I previously blogged about the Paint it Purple Cupcake project to spread the word out Domestic Violence Awareness here.  With that being said, I have great news to share.. My co-worked & friend Peyton decided to join in. She always has the best idea for cupcakes.. Thus we are able to spread the word both on my blog, and on the blog for one of the alum chapters I am in. I am also excited to share that the local Alum chapter, will also be baking cupcakes to take to the collegiate house to decorate!!! All of the completed cupcakes will then be donated to the local Womens Refuge house for the current staff and women/children who are staying at the shelter to enjoy!
Above are Peytons cupcakes.. below is the recipe. 
I will be posting mine over on the Alum Chapters site on Thursday!  
Classic Yellow Butter Cake Recipe:
  • 2 sticks (1 cup) unsalted butter, room temperature, plus more for pans
  • 1 1/2 cups all-purpose flour, plus more for pans
  • 1 1/2 cups cake flour (not self-rising)
  • 1 tablespoon baking powder
  • 1/2 teaspoon salt
  • 1 3/4 cups sugar
  • 4 large eggs
  • 2 teaspoons pure vanilla extract
  • 1 1/4 cups milk
·  Preheat oven to 350 degrees. Add cupcake parchment to cupcake pan.
·                 Into a medium bowl, sift together flours, baking powder, and salt; set aside.
·  In a separate bowl beat the butter and sugar until light and fluffy, 3 to 4 minutes, scraping        down the sides of the bowl as needed. Beat in eggs, one at a time, then beat in vanilla. With the mixer on low speed, add the flour mixture in three parts, alternating with the milk and beginning and ending with the flour; beat until combined after each addition.
·  Place batter into a measuring cup (for easy pouring) and pour into cupcake pan. Bake, rotating the pans halfway through, until cupcakes are golden brown and a cake tester inserted into the center comes out clean, 20- 25 minutes. Transfer pans to a wire rack to cool 20 minutes.
·               Wait for cupcakes to cool completely before icing. 

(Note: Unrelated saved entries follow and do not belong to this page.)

This is an optimization exercise on Yosys and OpenROAD, whose aim is small area, a short achievable clock period and few clock cycles per item, not a production implementation.
The RTL was checked by simulation tests, not by an equivalence proof against the original design.
Power is estimated from default activity; no workload was simulated.

run A:
## div_avalon
module div_avalon
	#(
		parameter W     = 32,
				  CBIT  = 6
	 )
	(
		input wire clk, reset,
		input wire [2:0] div_address,
		input wire div_chipselect,
		input wire div_write,
		input wire [W-1:0] div_writedata,
		output wire [W-1:0] div_readdata,
		output wire div_irq,
		output wire div_rdy
	);
Size in the first run: about 950 cells after synthesis, about 73 I/O pins, ~10,000 um2 of cells after synthesis.
clock: 5.0 ns
lec_check: 0
cap_margin: 20
core_margin: 2
core_utilization: 60
cts_buf_list: sky130_fd_sc_hd__clkbuf_4 sky130_fd_sc_hd__clkbuf_8
place_density: 0.45
setup_slack_margin: 2.1
slew_margin: 20
standard.sh (not shown) runs the stock make flow with config.mk's settings and CLKGATE_MAP_FILE= SYNTH_SCRIPT=/design/flow/synth_recipe.tcl, a recipe that flattens the netlist after the stock synthesis.
==> flow/flow/run.sh <==
#!/bin/bash
# Standard layout, with the port buffers made from buf_2 cells instead of
# the slow delay-buffer cells buffer_ports picks on its own.
set -euo pipefail
export BUFFER_PORTS_ARGS="-buffer_cell sky130_fd_sc_hd__buf_2"
bash standard.sh > standard.log 2>&1
Testbench counts of run A, summed over its fixed seeds: cycles 24,255, items 2,048.
Input-level comparison between run B and run A:
- changing SETUP_SLACK_MARGIN from 2.1 to 2.0
- removing PLACE_DENSITY (formerly 0.45)
### Flow results
Run B vs. run A: reg-to-reg setup timing slack went down by 0.09 ns.
Run B ended with less global routing met1 resource utilization than run A.
Maximum fanout along the worst path down 8 in run B wrt run A
Cmp run B and run A / transition time at the pin with the least slew margin / lower: run A
For the fraction of the core area covered by cells at the end of the flow, run B came in 0.86 points higher than run A did.
A end point of the critical path of div_readdata[21] is what run A shows, while div_readdata[1] belongs to run B.
Cell type of the slowest stage on the worst timing path: sky130_fd_sc_hd__buf_6 -> run B, sky130_fd_sc_hd__nor3_4 -> run A
Diff run A -> run B: relative contribution of combinational cells to total power decreased 1.4 points, final hold slack dropped 0.012 ns, met2 track demand over resource in global routing -1.6 points.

Mixed Berry Cheesecake icing:

  • 1 8oz. Package of cream cheese, softened (Be sure to use regular cream cheese, reduced fat versions tend to melt easier and become runny)
  • 1 box confectioners sugar
  • 1 stick of butter softened.
  • 2 tsp of vanilla
  • ¼ -2 cups of mixed berry puree

·   In main bowl, combine cream cheese, confectioner’s sugar, butter, and vanilla. It is important that your butter is room temp before you start; otherwise you get chunks of butter in your end result.
·   In a food processor, combine equal parts of frozen blueberries, strawberries, blackberries and raspberries. Blend until smooth.
·   Fold, (do not mix) desired amount of blueberry puree into main icing mixture.